Exercise
Write out again, exactly, the lines of the listing below from the first one through the one that contains "and+or+nand+nor | 3 | 0.50", and no other lines.

= Beginning of Section =

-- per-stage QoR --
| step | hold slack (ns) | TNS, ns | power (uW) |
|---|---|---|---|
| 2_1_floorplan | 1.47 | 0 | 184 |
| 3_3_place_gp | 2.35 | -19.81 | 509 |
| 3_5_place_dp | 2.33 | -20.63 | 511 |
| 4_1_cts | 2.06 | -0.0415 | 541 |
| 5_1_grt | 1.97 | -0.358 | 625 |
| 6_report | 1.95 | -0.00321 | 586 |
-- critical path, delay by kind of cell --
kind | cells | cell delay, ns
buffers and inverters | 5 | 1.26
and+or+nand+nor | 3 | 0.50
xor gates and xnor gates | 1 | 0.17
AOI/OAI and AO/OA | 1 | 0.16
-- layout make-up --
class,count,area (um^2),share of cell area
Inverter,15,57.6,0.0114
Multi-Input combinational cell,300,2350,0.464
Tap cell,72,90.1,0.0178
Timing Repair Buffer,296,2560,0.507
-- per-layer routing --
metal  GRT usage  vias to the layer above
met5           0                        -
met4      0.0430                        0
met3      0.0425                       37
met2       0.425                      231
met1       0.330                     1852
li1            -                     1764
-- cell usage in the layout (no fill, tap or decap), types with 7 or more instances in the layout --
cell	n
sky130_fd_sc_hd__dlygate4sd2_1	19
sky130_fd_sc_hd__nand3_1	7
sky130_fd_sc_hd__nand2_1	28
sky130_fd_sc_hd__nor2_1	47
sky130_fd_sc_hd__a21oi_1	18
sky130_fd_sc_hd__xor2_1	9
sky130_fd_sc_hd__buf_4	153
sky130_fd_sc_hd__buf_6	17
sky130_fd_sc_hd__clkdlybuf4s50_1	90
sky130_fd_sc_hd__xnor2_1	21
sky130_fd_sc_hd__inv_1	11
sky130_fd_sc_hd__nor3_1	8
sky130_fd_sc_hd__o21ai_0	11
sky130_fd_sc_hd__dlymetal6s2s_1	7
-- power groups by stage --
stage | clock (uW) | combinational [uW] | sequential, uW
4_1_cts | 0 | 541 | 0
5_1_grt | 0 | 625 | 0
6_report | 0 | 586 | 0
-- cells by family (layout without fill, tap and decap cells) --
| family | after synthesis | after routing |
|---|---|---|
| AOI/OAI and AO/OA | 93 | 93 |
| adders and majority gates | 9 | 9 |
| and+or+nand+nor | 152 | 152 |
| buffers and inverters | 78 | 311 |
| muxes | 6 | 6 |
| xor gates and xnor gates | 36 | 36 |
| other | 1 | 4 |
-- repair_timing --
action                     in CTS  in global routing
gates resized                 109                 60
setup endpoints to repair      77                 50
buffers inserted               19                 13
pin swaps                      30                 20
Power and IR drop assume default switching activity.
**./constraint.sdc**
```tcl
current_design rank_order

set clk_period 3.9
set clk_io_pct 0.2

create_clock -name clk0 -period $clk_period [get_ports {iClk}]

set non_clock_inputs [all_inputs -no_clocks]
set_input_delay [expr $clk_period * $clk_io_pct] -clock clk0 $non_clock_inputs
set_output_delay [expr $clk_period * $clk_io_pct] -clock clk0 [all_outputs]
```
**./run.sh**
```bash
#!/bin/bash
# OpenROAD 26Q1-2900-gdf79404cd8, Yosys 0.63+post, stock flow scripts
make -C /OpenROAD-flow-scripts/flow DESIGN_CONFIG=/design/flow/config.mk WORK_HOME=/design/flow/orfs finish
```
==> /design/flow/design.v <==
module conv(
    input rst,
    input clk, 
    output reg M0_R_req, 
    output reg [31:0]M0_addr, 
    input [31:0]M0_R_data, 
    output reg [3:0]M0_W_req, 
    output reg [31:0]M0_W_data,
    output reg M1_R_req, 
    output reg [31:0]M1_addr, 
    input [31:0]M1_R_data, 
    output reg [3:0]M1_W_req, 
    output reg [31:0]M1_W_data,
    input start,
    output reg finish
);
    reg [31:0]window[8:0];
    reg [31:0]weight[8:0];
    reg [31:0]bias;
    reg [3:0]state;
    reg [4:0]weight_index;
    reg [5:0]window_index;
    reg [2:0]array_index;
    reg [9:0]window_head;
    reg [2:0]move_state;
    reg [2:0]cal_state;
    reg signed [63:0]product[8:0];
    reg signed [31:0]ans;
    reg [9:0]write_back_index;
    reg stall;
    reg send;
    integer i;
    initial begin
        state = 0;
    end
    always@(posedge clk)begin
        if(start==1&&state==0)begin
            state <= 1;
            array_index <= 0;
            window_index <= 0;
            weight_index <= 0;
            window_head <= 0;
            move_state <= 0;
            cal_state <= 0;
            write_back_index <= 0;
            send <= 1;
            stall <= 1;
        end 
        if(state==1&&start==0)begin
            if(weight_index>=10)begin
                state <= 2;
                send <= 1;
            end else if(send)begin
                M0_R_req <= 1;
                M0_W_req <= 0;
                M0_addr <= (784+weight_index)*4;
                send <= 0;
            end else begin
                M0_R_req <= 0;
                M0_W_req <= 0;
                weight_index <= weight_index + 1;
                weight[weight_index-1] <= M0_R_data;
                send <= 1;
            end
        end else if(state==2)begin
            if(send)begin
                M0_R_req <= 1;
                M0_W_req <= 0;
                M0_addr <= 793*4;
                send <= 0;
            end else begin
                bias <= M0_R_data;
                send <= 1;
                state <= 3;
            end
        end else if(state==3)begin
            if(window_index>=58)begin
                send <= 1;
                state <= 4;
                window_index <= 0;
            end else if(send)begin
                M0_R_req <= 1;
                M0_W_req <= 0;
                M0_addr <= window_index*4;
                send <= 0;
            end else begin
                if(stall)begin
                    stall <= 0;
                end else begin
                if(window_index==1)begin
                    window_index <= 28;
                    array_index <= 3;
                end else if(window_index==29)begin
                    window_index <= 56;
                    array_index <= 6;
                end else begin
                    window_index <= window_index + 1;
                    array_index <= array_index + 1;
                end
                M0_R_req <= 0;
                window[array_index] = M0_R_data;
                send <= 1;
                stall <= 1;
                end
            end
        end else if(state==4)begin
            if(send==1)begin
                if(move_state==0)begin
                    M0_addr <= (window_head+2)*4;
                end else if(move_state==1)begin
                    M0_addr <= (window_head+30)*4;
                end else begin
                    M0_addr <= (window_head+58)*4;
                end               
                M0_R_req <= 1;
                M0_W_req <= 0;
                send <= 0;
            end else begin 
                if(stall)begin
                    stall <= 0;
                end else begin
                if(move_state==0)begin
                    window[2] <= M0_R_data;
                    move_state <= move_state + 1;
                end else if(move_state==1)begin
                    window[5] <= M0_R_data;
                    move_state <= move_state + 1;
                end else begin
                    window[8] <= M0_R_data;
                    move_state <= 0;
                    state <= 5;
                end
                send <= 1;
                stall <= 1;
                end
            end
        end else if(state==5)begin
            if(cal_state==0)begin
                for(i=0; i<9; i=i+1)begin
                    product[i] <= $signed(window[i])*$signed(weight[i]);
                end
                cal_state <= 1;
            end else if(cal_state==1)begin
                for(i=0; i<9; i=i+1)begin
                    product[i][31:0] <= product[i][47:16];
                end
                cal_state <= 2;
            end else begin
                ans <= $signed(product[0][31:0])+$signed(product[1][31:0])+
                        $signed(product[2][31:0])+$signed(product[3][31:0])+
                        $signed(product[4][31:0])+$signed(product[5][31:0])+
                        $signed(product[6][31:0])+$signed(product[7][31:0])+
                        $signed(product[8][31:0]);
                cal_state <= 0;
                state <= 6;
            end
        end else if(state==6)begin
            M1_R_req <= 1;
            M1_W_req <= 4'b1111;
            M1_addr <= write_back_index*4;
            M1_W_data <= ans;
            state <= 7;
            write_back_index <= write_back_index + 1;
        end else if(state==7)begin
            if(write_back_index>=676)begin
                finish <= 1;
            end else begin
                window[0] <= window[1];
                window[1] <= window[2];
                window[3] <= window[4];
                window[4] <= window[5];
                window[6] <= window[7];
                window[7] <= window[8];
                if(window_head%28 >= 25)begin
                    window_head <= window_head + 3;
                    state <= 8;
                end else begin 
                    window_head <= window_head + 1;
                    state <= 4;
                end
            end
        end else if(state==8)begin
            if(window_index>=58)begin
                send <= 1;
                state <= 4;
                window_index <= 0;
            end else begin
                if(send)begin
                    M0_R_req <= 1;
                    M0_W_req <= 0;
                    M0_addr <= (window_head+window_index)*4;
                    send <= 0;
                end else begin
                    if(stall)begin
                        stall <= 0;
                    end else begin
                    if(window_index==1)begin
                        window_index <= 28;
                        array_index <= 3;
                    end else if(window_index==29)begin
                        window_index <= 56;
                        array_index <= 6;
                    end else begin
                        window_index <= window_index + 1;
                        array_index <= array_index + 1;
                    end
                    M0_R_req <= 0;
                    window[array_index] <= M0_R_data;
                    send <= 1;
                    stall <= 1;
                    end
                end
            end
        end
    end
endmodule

= End of Section =

Task output
-- per-stage QoR --
| step | hold slack (ns) | TNS, ns | power (uW) |
|---|---|---|---|
| 2_1_floorplan | 1.47 | 0 | 184 |
| 3_3_place_gp | 2.35 | -19.81 | 509 |
| 3_5_place_dp | 2.33 | -20.63 | 511 |
| 4_1_cts | 2.06 | -0.0415 | 541 |
| 5_1_grt | 1.97 | -0.358 | 625 |
| 6_report | 1.95 | -0.00321 | 586 |
-- critical path, delay by kind of cell --
kind | cells | cell delay, ns
buffers and inverters | 5 | 1.26
and+or+nand+nor | 3 | 0.50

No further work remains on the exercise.